Saturday, 10 October 2020

A Journal of the Plague Year | Daniel Defoe #Classic


For the first half of this year, I was avoiding plague literature, like the plague! 
But since reading Camus' The Plague during August, I seem to be verging on obsession. What are the signs, I hear you ask? First up, how many people do you know, who take plague literature with them on a holiday to the beach?

I did.

For a week at the beach in September, I packed Daniel Defoe's A Journal of the Plague Year, Emma Donoghue's The Pull of the Stars, Katherine Anne Porter's short story collection Pale Horse Pale Rider and Barbara Tuckman's A Distant Mirror: The Calamitous 14th Century. Enough said!

I think if I had read A Journal of the Plague Year prior to 2020, I may have found the story a bit difficult to follow and maybe even a bit dull with its attention to detail, death lists. laws and regulations. (See Nick @One Catholic Life who read this in 2017 and said, 'Not a bad read, but not something that I plan on rereading again'). However, reading it whilst in the middle of an actual pandemic, has been another experience entirely!

Like my reading of Camus, I was particularly fascinated by the thoughts and feelings and actions of other people throughout history, in coping with plague events.

Once again, it is all there, for us to see (and learn from), if only we would look. 

Everything we are going through right now, has been gone through before. The people just wore different clothes!

With all our wonderful advances in technology and science, we still make the same erroneous assumptions, the same mistakes are made and we go through the same psychological trauma. 

Happily, the same causes for celebration and hope also reoccur with every plague. The hero helpers, the medical staff, and the carers. The law makers who take the time to get it right, who regulate for the common good yet find a way to act humanely and kindly to individuals, the regular folk who do they right things and make personal sacrifices for the greater good. Every time, there are more of these than of the others who rebel, deny or ignore.

My reading of A Journal of the Plague Year was about finding the common experiences.

The rather shambolic structure of the book, can be seen to reflect the chaotic nature of the plague. The fears, the rumours and the disbelief that spread, as the plague approached, the changing laws and (dis)information as the first cases were diagnosed, the grief, loss and suffering that ebbed and flowed with hope and relief at different times. Defoe describes it all, in great detail, several times!

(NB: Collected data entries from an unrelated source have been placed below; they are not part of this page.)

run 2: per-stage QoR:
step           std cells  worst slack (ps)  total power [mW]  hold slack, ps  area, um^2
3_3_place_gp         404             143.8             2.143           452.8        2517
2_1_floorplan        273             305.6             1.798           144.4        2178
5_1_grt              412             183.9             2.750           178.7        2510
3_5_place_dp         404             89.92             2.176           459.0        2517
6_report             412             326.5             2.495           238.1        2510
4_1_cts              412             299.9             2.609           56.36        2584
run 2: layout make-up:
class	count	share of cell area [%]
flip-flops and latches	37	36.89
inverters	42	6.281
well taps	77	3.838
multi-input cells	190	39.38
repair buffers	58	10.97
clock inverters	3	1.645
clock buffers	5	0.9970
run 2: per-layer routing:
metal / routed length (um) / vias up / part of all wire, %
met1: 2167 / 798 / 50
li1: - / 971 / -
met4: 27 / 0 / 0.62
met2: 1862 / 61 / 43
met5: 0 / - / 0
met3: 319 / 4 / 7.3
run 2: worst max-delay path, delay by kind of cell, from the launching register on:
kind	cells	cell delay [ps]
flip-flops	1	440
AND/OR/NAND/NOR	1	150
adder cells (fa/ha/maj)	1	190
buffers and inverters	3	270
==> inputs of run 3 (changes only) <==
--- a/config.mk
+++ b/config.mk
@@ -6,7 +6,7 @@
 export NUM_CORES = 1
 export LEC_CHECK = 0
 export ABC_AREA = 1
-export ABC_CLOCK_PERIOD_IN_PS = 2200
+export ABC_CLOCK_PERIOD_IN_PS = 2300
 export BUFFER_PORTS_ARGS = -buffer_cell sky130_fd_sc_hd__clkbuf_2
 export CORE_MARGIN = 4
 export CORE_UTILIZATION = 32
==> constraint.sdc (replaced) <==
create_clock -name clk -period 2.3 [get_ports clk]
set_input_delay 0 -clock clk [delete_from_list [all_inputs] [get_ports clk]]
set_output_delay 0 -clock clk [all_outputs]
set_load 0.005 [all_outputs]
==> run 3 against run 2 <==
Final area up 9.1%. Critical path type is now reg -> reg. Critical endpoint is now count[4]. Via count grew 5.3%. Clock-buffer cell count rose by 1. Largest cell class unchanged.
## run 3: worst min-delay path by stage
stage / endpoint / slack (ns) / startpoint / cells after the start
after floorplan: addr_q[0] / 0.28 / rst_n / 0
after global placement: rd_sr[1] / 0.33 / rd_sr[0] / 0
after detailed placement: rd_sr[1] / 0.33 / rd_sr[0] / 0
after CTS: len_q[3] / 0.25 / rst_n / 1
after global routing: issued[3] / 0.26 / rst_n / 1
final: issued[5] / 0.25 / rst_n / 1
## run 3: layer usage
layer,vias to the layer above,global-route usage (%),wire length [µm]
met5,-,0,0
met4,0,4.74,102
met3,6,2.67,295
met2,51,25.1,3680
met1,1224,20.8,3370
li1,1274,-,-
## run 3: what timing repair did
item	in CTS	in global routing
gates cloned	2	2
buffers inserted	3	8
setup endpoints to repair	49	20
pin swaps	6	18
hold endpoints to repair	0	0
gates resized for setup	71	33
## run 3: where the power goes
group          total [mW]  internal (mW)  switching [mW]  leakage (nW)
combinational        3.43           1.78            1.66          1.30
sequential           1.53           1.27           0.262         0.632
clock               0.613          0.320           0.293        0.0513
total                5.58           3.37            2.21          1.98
===== src/rtl/sram_port_arbiter_if.sv =====
// Bundle of requester-side handshakes (ports A and B) and the SRAM macro pins
// that the arbiter sits between.
interface sram_port_arbiter_if #(
  parameter int W_DATA = 32,
  parameter int W_ADDR = 11
);
  localparam int W_BE = W_DATA / 8;

  // Port A: high-priority read-only streaming
  logic              a_req;
  logic [W_ADDR-1:0] a_addr;
  logic              a_ready;
  logic              a_rvalid;
  logic [W_DATA-1:0] a_rdata;

  // Port B: low-priority read/write
  logic              b_req;
  logic              b_write;
  logic [W_ADDR-1:0] b_addr;
  logic [W_DATA-1:0] b_wdata;
  logic [W_BE-1:0]   b_be;
  logic              b_ready;
  logic              b_rvalid;
  logic [W_DATA-1:0] b_rdata;

  // SRAM macro pins
  logic              sram_cs_n;
  logic              sram_we_n;
  logic [W_BE-1:0]   sram_be_n;
  logic [W_ADDR-1:0] sram_addr;
  logic [W_DATA-1:0] sram_wdata;
  logic [W_DATA-1:0] sram_rdata;

  modport slave (
    input  a_req, a_addr,
    output a_ready, a_rvalid, a_rdata,
    input  b_req, b_write, b_addr, b_wdata, b_be,
    output b_ready, b_rvalid, b_rdata,
    output sram_cs_n, sram_we_n, sram_be_n, sram_addr, sram_wdata,
    input  sram_rdata
  );

  modport master (
    output a_req, a_addr,
    input  a_ready, a_rvalid, a_rdata,
    output b_req, b_write, b_addr, b_wdata, b_be,
    input  b_ready, b_rvalid, b_rdata,
    input  sram_cs_n, sram_we_n, sram_be_n, sram_addr, sram_wdata,
    output sram_rdata
  );
endinterface
$ cat src/rtl/fir_pkg.sv
// Shared definitions for the polyphase interpolating FIR.
// Holds the FSM state type, the Q10 dequantisation helper and the prototype filter coefficients.
// Contains no logic of its own; imported by fir_interp.
package fir_pkg;

    localparam int DEFAULT_TAPS          = 32;
    localparam int DEFAULT_INTERPOLATION = 4;
    localparam int DEFAULT_DATA_SIZE     = 32;

    // Samples and coefficients are Q10: the integer value is the real value times 1024.
    localparam int Q_SHIFT = 10;

    typedef enum logic [1:0] {
        IDLE    = 2'd0,
        COMPUTE = 2'd1,
        WRITE   = 2'd2
    } state_t;

    // Prototype low-pass filter, signed Q10. Entry h[p + L*k] is used by phase p, tap k.
    localparam logic signed [DEFAULT_DATA_SIZE-1:0] AUDIO_INTERP_COEFFS [0:DEFAULT_TAPS-1] = '{
          32'sd3,   -32'sd5,  -32'sd12,  -32'sd18,  -32'sd20,  -32'sd12,    32'sd8,   32'sd40,
         32'sd78,  32'sd115,  32'sd142,  32'sd150,  32'sd134,   32'sd95,   32'sd40,  -32'sd20,
        -32'sd20,   32'sd40,   32'sd95,  32'sd134,  32'sd150,  32'sd142,  32'sd115,   32'sd78,
         32'sd40,    32'sd8,  -32'sd12,  -32'sd20,  -32'sd18,  -32'sd12,   -32'sd5,    32'sd3
    };

    // Q10 -> integer scale with rounding toward zero. Negative values are handled on the
    // magnitude so that e.g. -3 maps to 0 rather than the -1 an arithmetic shift would give.
    // The magnitude is kept unsigned so the most negative value still shifts correctly.
    function automatic logic signed [DEFAULT_DATA_SIZE-1:0] deq(
        input logic signed [DEFAULT_DATA_SIZE-1:0] v
    );
        logic [DEFAULT_DATA_SIZE-1:0] mag;
        mag = v[DEFAULT_DATA_SIZE-1] ? (~v + 1'b1) : v;
        mag = mag >> Q_SHIFT;
        deq = v[DEFAULT_DATA_SIZE-1] ? (~mag + 1'b1) : mag;
    endfunction

endpackage

$ cat src/rtl/fir_interp.sv
// Polyphase interpolating FIR: each input sample yields INTERPOLATION output samples, one MAC per cycle.
// Latency: pop in cycle t gives the phase-0 write strobe in cycle t+K+2; one input per L*(K+1)+1 cycles.
// Backpressure: a full downstream FIFO holds the FSM in WRITE with the result frozen; no input is popped meanwhile.
//
// Ports:
//   clock, reset        rising-edge clock, asynchronous active-high reset
//   x_in, x_empty       upstream FIFO head sample (signed Q10) and its empty flag
//   x_rd_en             combinational pop strobe to the upstream FIFO (only ever in IDLE)
//   y_out, y_wr_en      registered output sample (signed Q10) and one-cycle push strobe
//   y_out_full          downstream FIFO full flag
module fir_interp
    import fir_pkg::*;
#(
    parameter int TAPS          = DEFAULT_TAPS,
    parameter int INTERPOLATION = DEFAULT_INTERPOLATION,
    parameter int DATA_SIZE     = DEFAULT_DATA_SIZE
) (
    input  logic                        clock,
    input  logic                        reset,
    input  logic signed [DATA_SIZE-1:0] x_in,
    input  logic                        x_empty,
    output logic                        x_rd_en,
    output logic signed [DATA_SIZE-1:0] y_out,
    input  logic                        y_out_full,
    output logic                        y_wr_en
);

    localparam int K  = TAPS / INTERPOLATION;
    localparam int KW = (K > 1) ? $clog2(K) : 1;
    localparam int PW = (INTERPOLATION > 1) ? $clog2(INTERPOLATION) : 1;
    localparam int CW = (TAPS > 1) ? $clog2(TAPS) : 1;

    localparam logic [KW-1:0] TAP_LAST   = KW'(K - 1);
    localparam logic [PW-1:0] PHASE_LAST = PW'(INTERPOLATION - 1);

    state_t state;
    state_t state_next;

    // Sample history, hist[0] newest.
    logic signed [DATA_SIZE-1:0] hist [K];
    logic signed [DATA_SIZE-1:0] acc;
    logic [PW-1:0]               phase;
    logic [KW-1:0]               tap;

    logic [CW-1:0]               coef_idx;
    logic signed [DATA_SIZE-1:0] coef;
    logic signed [DATA_SIZE-1:0] prod;

    // Phase p uses every L-th coefficient starting at p; tap k pairs it with the k-th newest sample.
    // The product is evaluated at DATA_SIZE width, so its upper bits are discarded before scaling.
    always_comb begin
        coef_idx = CW'(int'(phase) + INTERPOLATION * int'(tap));
        coef     = AUDIO_INTERP_COEFFS[coef_idx];
        prod     = coef * hist[tap];
    end

    // State register.
    always_ff @(posedge clock or posedge reset) begin
        if (reset) begin
            state <= IDLE;
        end else begin
            state <= state_next;
        end
    end

    // Next state and the combinational pop strobe. The pop is masked while reset is held so
    // a non-empty upstream FIFO is never drained during reset.
    always_comb begin
        state_next = state;
        x_rd_en    = 1'b0;
        case (state)
            IDLE: begin
                if (!x_empty && !reset) begin
                    x_rd_en    = 1'b1;
                    state_next = COMPUTE;
                end
            end
            COMPUTE: begin
                if (tap == TAP_LAST) begin
                    state_next = WRITE;
                end
            end
            WRITE: begin
                if (!y_out_full) begin
                    state_next = (phase == PHASE_LAST) ? IDLE : COMPUTE;
                end
            end
            default: begin
                state_next = IDLE;
            end
        endcase
    end

    // Datapath: history shift on pop, MAC during COMPUTE, output register on WRITE.
    always_ff @(posedge clock or posedge reset) begin
        if (reset) begin
            for (int i = 0; i < K; i++) begin
                hist[i] <= '0;
            end
            acc     <= '0;
            phase   <= '0;
            tap     <= '0;
            y_out   <= '0;
            y_wr_en <= 1'b0;
        end else begin
            y_wr_en <= 1'b0;
            case (state)
                IDLE: begin
                    if (x_rd_en) begin
                        for (int i = K - 1; i > 0; i--) begin
                            hist[i] <= hist[i-1];
                        end
                        hist[0] <= x_in;
                        phase   <= '0;
                        tap     <= '0;
                        acc     <= '0;
                    end
                end
                COMPUTE: begin
                    acc <= acc + deq(prod);
                    tap <= (tap == TAP_LAST) ? '0 : tap + 1'b1;
                end
                WRITE: begin
                    // While the downstream FIFO is full the accumulator simply holds.
                    if (!y_out_full) begin
                        y_out   <= acc;
                        y_wr_en <= 1'b1;
                        if (phase != PHASE_LAST) begin
                            phase <= phase + 1'b1;
                            acc   <= '0;
                            tap   <= '0;
                        end
                    end
                end
                default: begin
                    acc <= '0;
                end
            endcase
        end
    end

endmodule

$ cat config.mk
export PLATFORM = sky130hd
export DESIGN_NAME = fir_interp
export DESIGN_NICKNAME = d
export VERILOG_FILES = /design/src/rtl/fir_pkg.sv /design/src/rtl/fir_interp.sv
export SDC_FILE = /design/constraint.sdc
export NUM_CORES = 2
export LEC_CHECK = 0
export CELL_PAD_IN_SITES_DETAIL_PLACEMENT = 1
export CELL_PAD_IN_SITES_GLOBAL_PLACEMENT = 1
export CORE_MARGIN = 8
export CORE_UTILIZATION = 40
export DETAILED_ROUTE_END_ITERATION = 7
export GPL_ROUTABILITY_DRIVEN = 0
export HOLD_SLACK_MARGIN = 0.1
export MAX_ROUTING_LAYER = met4
export PLACE_DENSITY = 0.77
export SLEW_MARGIN = 20
export SYNTH_ARGS = -nofsm -noshare
export SYNTH_HDL_FRONTEND = slang
export SYNTH_SLANG_ARGS = --single-unit
$ cat constraint.sdc
create_clock -name clock -period 17 [get_ports clock]
set_input_delay 3.4 -clock clock [delete_from_list [all_inputs] [get_ports clock]]
set_output_delay 3.4 -clock clock [all_outputs]
set_load 0.05 [all_outputs]
==> flow_summary.yaml <==
outcome:
  status: "completed"
yosys:
  avgSynthCellArea_um2: 11.3
  synth_area_um2: 27600
  synth.distinct_cells: 86
  synth-edff-count: 0
  ys.flop_type: "dfrtp_1"
  yosysSeqAreaShare_pct: 29.7
  synth_top_cell_area_share_pct: 29.7
  syn_inst: 2448
  synth_top_area_cell: "dfrtp_1"
  ys_seq_elements: 328
  synth_area_leaders: "dfrtp_1 (30%), fa_1 (20%), mux2_2 (12%)"
  syn-num-nets: 2938
  synthArstFlopShare_pct: 100
  yosysWarnings: 0
worst_setup_path:
  critPathRequiredTime_ns: 17.51
  worst_path_max_delay_cell: "dfrtp_4"
  cp.arrival_ns: 16.27
  cp_common_cell: "fa_1"
  critPathLaunchType: "flop"
  cp_max_fo: 62
  worst-setup-path-type: "reg2reg"
  end_kind: "flop"
  cpPeakStageDelay_ns: 1.05
drt:
  drc: 0
  wl_per_cell_um: 20.3
  routed_via_density: 5.39
  drt-initial-drc-count: 984
  wl_um: 69100
  vias: 18300
  antenna_left: 0
  first_pass_iters: 4
clocking:
  numClockSinks: 328
  cts-root-buf: "clkbuf_16"
  cts.htree.levels: 2
  cts_buffers: 39
  cts_hold_buf: 0
  cts.clk_slew.worst_paths_ns: 0.06
  cts_setup_buffers: 0
  clk_latency_ns: 0.58
  clock_path_buffers: 3
  post_cts_resized: 0
  cts_tree: "yes"
timing:
  finalSetupViolCount: 0
  finalSetupTns_ns: 0
  maxSlewHeadroom_pct: 27.1
  finalCritPeriodShare_pct: 92.7
  tightest_slew_ns: 1.09
  slew_violations: 0
  hold_violations: 0
  fmax_ghz: 0.0635
  whs_ns: 0.502
  skew_ns: 0.0300
  grt_setup_unrepaired: "no"
  timing.final.crit_period_ns: 15.76
floorplanning:
  die_area_um2: 77800
  pin_count: 70
  die_w_um: 279
  die_h_um: 279
  core.rowCount: 96
  initial_core_util_pct: 40.4
  core_um2: 68500
global_route:
  grt_pass1_vias: 21300
  grt_max_degree: 150
  globalRouteOverflowTotal: 0
  grt_usage_pct: 18.6
  antenna_found_initial: 0
  grt_pass1_wl_um: 115000
place:
  io_buffers: 69
  hpwlAfterDp_um: 53400
job:
  drv_cap: 0
min_path:
  hold_class: "reg2reg"
cells_and_area:
  syn2layout_area_growth_pct: 10.5
  final_nets: 2980
  diodes: 0
  drive_gt1_share_pct: 20.2
synthesized netlist by cell type (5+ instances only):
library cell,instances
nor2_1,204
ha_1,176
a211oi_1,7
nand2b_1,35
fa_1,278
nand2_1,150
or3_1,10
o21ai_0,56
nand3_1,19
o31ai_1,8
nor3_1,10
inv_1,308
a21o_1,24
xor2_1,39
mux4_2,65
a22o_1,5
a21oi_1,66
xnor2_1,61
buf_1,11
dfrtp_1,328
mux2_2,294
nand4_1,5
mux2i_1,28
buf_2,8
a31oi_1,7
o21a_1,14
and3_1,8
clkbuf_1,68
or2_2,36
and2_1,7
nor2b_1,15
a41oi_1,6
state kept, by name (all words and copies together) (netlist names):
| name | flops |
|---|---|
| acc | 32 |
| tap | 3 |
| y_wr_en | 1 |
| y_out | 32 |
| state | 2 |
| phase | 2 |
| hist | 256 |
cells in the final DEF, fill, tap and decap left out, drive strengths merged, types with 29 or more instances in the layout:
master / count
o21ai: 61
nand2: 150
clkbuf: 56
inv: 313
nor2: 205
mux2i: 29
ha: 176
mux2: 294
xnor2: 61
or2: 38
xor2: 40
a21oi: 66
dfrtp: 328
mux4: 65
fa: 278
nand2b: 35
clkdlybuf4s50: 69
layer usage:
metal  part of all wire [%]  vias up  global-route usage, %
li1                       -     8265                      -
met4                    2.5        0                   4.76
met1                     43     9652                   22.4
met5                      0        -                      -
met2                     52      281                   32.8
met3                    3.3      122                   2.44
stage by stage:
stage	cell area (um2)	worst slack, ns	util [%]	std cells
global route	30500	0.218	44.6	3397
finish	30500	1.24	44.6	3397
global placement	29300	1.76	42.8	3331
detailed placement	29300	1.30	42.8	3331
floorplan	27600	2.28	-	2448
CTS	30500	1.20	44.6	3397
final timing paths:
| path | start | end | slack (ns) | cells after the start |
|---|---|---|---|---|
| hold reg to reg | hist[18] | hist[18] | 0.50 | 1 |
| max in group asynchronous | reset | hist[19] | 11.87 | 3 |
| setup reg to reg | tap[1] | acc[31] | 1.24 | 49 |
| min in group asynchronous | reset | hist[160] | 3.52 | 2 |
| hold / removal | hist[18] | hist[18] | 0.50 | 1 |
| setup / recovery | tap[1] | acc[31] | 1.24 | 49 |
layout make-up:
class / instances / area [um2]
Timing Repair Buffer: 95 / 898
Tap cell: 882 / 1100
Multi-Input combinational cell: 1715 / 17900
Sequential cell: 328 / 8220
Inverter: 311 / 1170
Fill cell: 7315 / 37900
Clock buffer: 56 / 1120
Clock inverter: 10 / 128
critical path: cells and delay by family, from the launching register on:
family                     cells  cell delay, ns
AOI/OAI and AO/OA             22            5.08
buffers and inverters          6            1.36
and+or+nand+nor                6            1.34
muxes                          1            0.29
adders and majority gates     11            5.36
DFF                            1            1.05
xor gates and xnor gates       3            1.13
logic make-up after synthesis:
| family | Yosys count | share of synthesized area, % |
|---|---|---|
| muxes | 388 | 18.4 |
| and+or+nand+nor | 521 | 8.74 |
| buffers and inverters | 405 | 5.67 |
| adders and majority gates | 454 | 28.1 |
| xor gates and xnor gates | 103 | 3.43 |
| DFF | 328 | 29.7 |
| AOI/OAI and AO/OA | 249 | 5.99 |
Power is not shown: default switching activity piles up to over one toggle a cycle in this logic, so the estimate is an artifact.
`src/rtl/multicycle_control.sv`:
```
// Main control FSM for the 16-bit multicycle processor: sequences fetch/decode/
// execute/memory/writeback, drives datapath controls and counts retired instructions.
module multicycle_control (
    input  logic        clock,
    input  logic        reset,
    input  logic        run,
    input  logic [5:0]  opcode,
    input  logic        mem_ready,
    output logic        pc_write,
    output logic        pc_write_cond,
    output logic        i_or_d,
    output logic        mem_read,
    output logic        mem_write,
    output logic        ir_write,
    output logic        mem_to_reg,
    output logic        reg_dst,
    output logic        reg_write,
    output logic        alu_src_a,
    output logic [1:0]  alu_src_b,
    output logic [1:0]  alu_op,
    output logic [1:0]  pc_source,
    output logic [3:0]  state,
    output logic        instr_done,
    output logic        illegal_op,
    output logic [15:0] instr_count
);

    localparam logic [5:0] OP_R    = 6'b000000;
    localparam logic [5:0] OP_LW   = 6'b100011;
    localparam logic [5:0] OP_SW   = 6'b101011;
    localparam logic [5:0] OP_BEQ  = 6'b000100;
    localparam logic [5:0] OP_ADDI = 6'b001000;
    localparam logic [5:0] OP_J    = 6'b000010;

    typedef enum logic [3:0] {
        S_IDLE     = 4'd0,
        S_FETCH    = 4'd1,
        S_DECODE   = 4'd2,
        S_MEMADR   = 4'd3,
        S_MEMREAD  = 4'd4,
        S_MEMWB    = 4'd5,
        S_MEMWRITE = 4'd6,
        S_EXECUTE  = 4'd7,
        S_ALUWB    = 4'd8,
        S_BRANCH   = 4'd9,
        S_ADDIEX   = 4'd10,
        S_ADDIWB   = 4'd11,
        S_JUMP     = 4'd12
    } state_e;

    state_e      state_r;
    state_e      next_state_s;
    state_e      exit_state_s;
    logic [15:0] count_r;

    // Where an instruction goes once it retires or is rejected: run is only looked at here and in IDLE
    assign exit_state_s = run ? S_FETCH : S_IDLE;

    // State register
    always_ff @(posedge clock or negedge reset) begin
        if (!reset) begin
            state_r <= S_IDLE;
        end else begin
            state_r <= next_state_s;
        end
    end

    // Retired-instruction counter, wraps naturally at 16 bits
    always_ff @(posedge clock or negedge reset) begin
        if (!reset) begin
            count_r <= 16'h0000;
        end else if (instr_done) begin
            count_r <= count_r + 16'd1;
        end
    end

    // Next-state and state-decoded datapath controls
    always_comb begin
        next_state_s  = state_r;
        pc_write      = 1'b0;
        pc_write_cond = 1'b0;
        i_or_d        = 1'b0;
        mem_read      = 1'b0;
        mem_write     = 1'b0;
        ir_write      = 1'b0;
        mem_to_reg    = 1'b0;
        reg_dst       = 1'b0;
        reg_write     = 1'b0;
        alu_src_a     = 1'b0;
        alu_src_b     = 2'b00;
        alu_op        = 2'b00;
        pc_source     = 2'b00;
        instr_done    = 1'b0;
        illegal_op    = 1'b0;
        case (state_r)
            S_IDLE: begin
                if (run) begin
                    next_state_s = S_FETCH;
                end else begin
                    next_state_s = S_IDLE;
                end
            end
            S_FETCH: begin
                mem_read  = 1'b1;
                alu_src_b = 2'b01;
                // IR load and PC+1 commit only in the cycle memory delivers the word
                ir_write  = mem_ready;
                pc_write  = mem_ready;
                if (mem_ready) begin
                    next_state_s = S_DECODE;
                end else begin
                    next_state_s = S_FETCH;
                end
            end
            S_DECODE: begin
                alu_src_b = 2'b11;
                case (opcode)
                    OP_LW, OP_SW: next_state_s = S_MEMADR;
                    OP_R:         next_state_s = S_EXECUTE;
                    OP_BEQ:       next_state_s = S_BRANCH;
                    OP_ADDI:      next_state_s = S_ADDIEX;
                    OP_J:         next_state_s = S_JUMP;
                    default: begin
                        illegal_op   = 1'b1;
                        next_state_s = exit_state_s;
                    end
                endcase
            end
            S_MEMADR: begin
                alu_src_a = 1'b1;
                alu_src_b = 2'b10;
                if (opcode == OP_LW) begin
                    next_state_s = S_MEMREAD;
                end else begin
                    next_state_s = S_MEMWRITE;
                end
            end
            S_MEMREAD: begin
                mem_read = 1'b1;
                i_or_d   = 1'b1;
                if (mem_ready) begin
                    next_state_s = S_MEMWB;
                end else begin
                    next_state_s = S_MEMREAD;
                end
            end
            S_MEMWB: begin
                reg_write    = 1'b1;
                mem_to_reg   = 1'b1;
                instr_done   = 1'b1;
                next_state_s = exit_state_s;
            end
            S_MEMWRITE: begin
                mem_write = 1'b1;
                i_or_d    = 1'b1;
                if (mem_ready) begin
                    instr_done   = 1'b1;
                    next_state_s = exit_state_s;
                end else begin
                    next_state_s = S_MEMWRITE;
                end
            end
            S_EXECUTE: begin
                alu_src_a    = 1'b1;
                alu_op       = 2'b10;
                next_state_s = S_ALUWB;
            end
            S_ALUWB: begin
                reg_write    = 1'b1;
                reg_dst      = 1'b1;
                instr_done   = 1'b1;
                next_state_s = exit_state_s;
            end
            S_BRANCH: begin
                alu_src_a     = 1'b1;
                alu_op        = 2'b01;
                pc_write_cond = 1'b1;
                pc_source     = 2'b01;
                instr_done    = 1'b1;
                next_state_s  = exit_state_s;
            end
            S_ADDIEX: begin
                alu_src_a    = 1'b1;
                alu_src_b    = 2'b10;
                next_state_s = S_ADDIWB;
            end
            S_ADDIWB: begin
                reg_write    = 1'b1;
                instr_done   = 1'b1;
                next_state_s = exit_state_s;
            end
            S_JUMP: begin
                pc_write     = 1'b1;
                pc_source    = 2'b10;
                instr_done   = 1'b1;
                next_state_s = exit_state_s;
            end
            default: begin
                // Unused codes 13-15: everything stays low and the FSM recovers to IDLE
                next_state_s = S_IDLE;
            end
        endcase
    end

    assign state       = state_r;
    assign instr_count = count_r;

endmodule

```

A lot of the rambling style is taken up with the numbers game. 

Just as we watch the daily news and listen to regular updates about how many people were tested today, how many positive cases, how many deaths, how do we compare to other states and other countries, in 1665, they had the Parish Bills posted on the local church board and Bills of Mortality. Defoe tracked the Plague through the various boroughs and counties of England and he also listed the various trades and jobs adversely affected by the Plague. 

The city of London is a central player in this story. Defoe did a lot of research to accurately recall the layouts of streets and shops during this time. His character walks the streets and describes what he sees. This was not an easy thing to do. The streets of the city were crowded, confusing and dirty. And everything changed, the following year, in 1666, when the Great Fire of London gutted most of central London. Defoe had to work on memory and old reference books to bring pre-1666 London to life again. 

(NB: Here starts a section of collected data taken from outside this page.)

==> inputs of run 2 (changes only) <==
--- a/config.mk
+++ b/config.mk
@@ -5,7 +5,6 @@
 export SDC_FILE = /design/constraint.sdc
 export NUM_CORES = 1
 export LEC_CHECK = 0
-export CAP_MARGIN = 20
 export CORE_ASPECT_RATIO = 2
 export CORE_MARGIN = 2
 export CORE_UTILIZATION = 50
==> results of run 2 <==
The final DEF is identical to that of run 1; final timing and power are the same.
--- src/rtl/crc_lfsr.sv ---
// CRC shift register: load has priority over a step, otherwise the value holds.
module crc_lfsr
    import crc_pkg::*;
#(
    parameter int              WIDTH = 6,
    parameter logic [WIDTH-1:0] POLY = WIDTH'(6'h03)
) (
    input  logic             mainclk,
    input  logic             reset,
    input  logic             enable,
    input  logic             load,
    input  logic [WIDTH-1:0] load_value,
    input  logic             bit_in,
    output logic [WIDTH-1:0] state_out
);

    localparam crc_word_t POLY_AL = crc_align(crc_word_t'(POLY), WIDTH);

    logic [WIDTH-1:0] crc_r;
    logic [WIDTH-1:0] crc_nx_s;

    // Next register value: reload, step or hold.
    always_comb begin
        crc_nx_s = crc_r;
        if (load) begin
            crc_nx_s = load_value;
        end else if (enable) begin
            crc_nx_s = WIDTH'(crc_step(crc_align(crc_word_t'(crc_r), WIDTH), bit_in, POLY_AL)
                              >> (CRC_MAX_W - WIDTH));
        end else begin
            crc_nx_s = crc_r;
        end
    end

    // CRC state register.
    always_ff @(posedge mainclk) begin
        if (reset) begin
            crc_r <= {WIDTH{1'b0}};
        end else begin
            crc_r <= crc_nx_s;
        end
    end

    assign state_out = crc_r;

endmodule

Below, I've included a number of quotes, that show the progression and common experiences, as I saw it, during my read.

  • We had no such thing as printed News Papers in those Days, to spread Rumours and Reports of Things...handed about by word of mouth only; so that things did not spread instantly over the whole nation, as they do now. But it seems that the Government had a true Account of it, and several Counsels were held about Ways to prevent its coming over; but it was all very private.
  • it was rumour'd that an order of the Government was to be issued out, to place Turn-pikes and Barriers on the Road, to prevent Peoples travelling; and that the Towns on the Road, would not suffer People from London to pass.
  • that the best Preparation for the Plague was to run away from it.
  • I enclin'd to stay and take my Lot in that Station in which God had plac'd me.
  • Sorrow and Sadness sat upon every Face.
  • the shriecks of Women and Children at the Windows, and Doors of their Houses.
  • already People had, as it were by a general Consent, taken up the Custom of not going out of Doors after Sun-set.
  • It was a very ill Time to be sick in, for if any one complain'd, it was immediately said he had the Plague.
  • it was most surprising thing, to see those Streets, which were usually so thronged, now grown desolate, and so few People to be seen in them.
  • The Apprehensions of the People, were likewise strangely encreas'd by the Error of the times...the People...were more adicted to Prophesies, and Astrological Conjurations, Dreams, and old Wives Tales.
  • These Terrors and Apprehensions of the People, led them into a Thousand weak, foolish, and wicked Things.
  • the people, whose Confusions fitted them to be impos'd upon by all Sorts of Pretenders, and by every Mountebank.
  • the Physicians...to their Praise, that they ventured their Lives so far as even to lose them in the Service of Mankind; They endeavoured to do good, and to save the Lives of others.
  • Every visited House to be...marked with a red Cross.
  • Every visited House to be watched...the shutting up to be for the space of four Weeks after all be whole.
  • That no Hogs, Dogs, or Cats, or Tame Pigeons, or Conies, be suffered to be kept within any part of the City.
  • no wandring Begger be suffered in the Streets of this City, in any fashion or manner, whatsoever.
  • That all Plays, Bear-Baitings, Games, singing of Ballads, Buckler-play, or suck like Causes of Assemblies of People, be utterly prohibited.
  • That all publick Feasting...and Dinners at Taverns, Alehouses, and other Places of common Entertainment be forborn till further Order and Allowance.
  • This shutting up of houses was at first counted a very cruel and Unchristian Method, and the poor People so confin'd made bitter Lamentations.
  • But it was a publick Good that justified the private Mischief.
  • many Families foreseeing the Approach of the Distemper, laid up Stores of Provisions, sufficient for their whole Families, and shut themselves up.
  • this Necessity of going out of our Houses to buy Provisions, was in a great Measure the Ruin of the whole City.
  • the Misery of that Time lay upon the Poor.
  • the Danger of immediate Death to ourselves, took away all Bowels of Love, all Concern for one another.
  • I must acknowledge that this time was Terrible, that I was sometimes at the End of all my Resolutions.
  • Perfumes...Aromaticks, Balsamicks, and Variety of Drugs, and Herbs; in another Salts and Spirits, as every one was furnish'd for their own Preservation.
  • the danger of Relapse upon the whole City, and telling them how such a Relapse might be more fatal and dangerous than the whole Visitation that had been already.
  • in what manner to purge the Houses and Goods, where the Plague had been.
In the appendix of my 2003 Penguin Classics edition, I was reminded that the plague bacillus was not discovered by science until 1894 during the Hongkong epidemic of that year. Until then, the plague was believed to be an airborne disease. 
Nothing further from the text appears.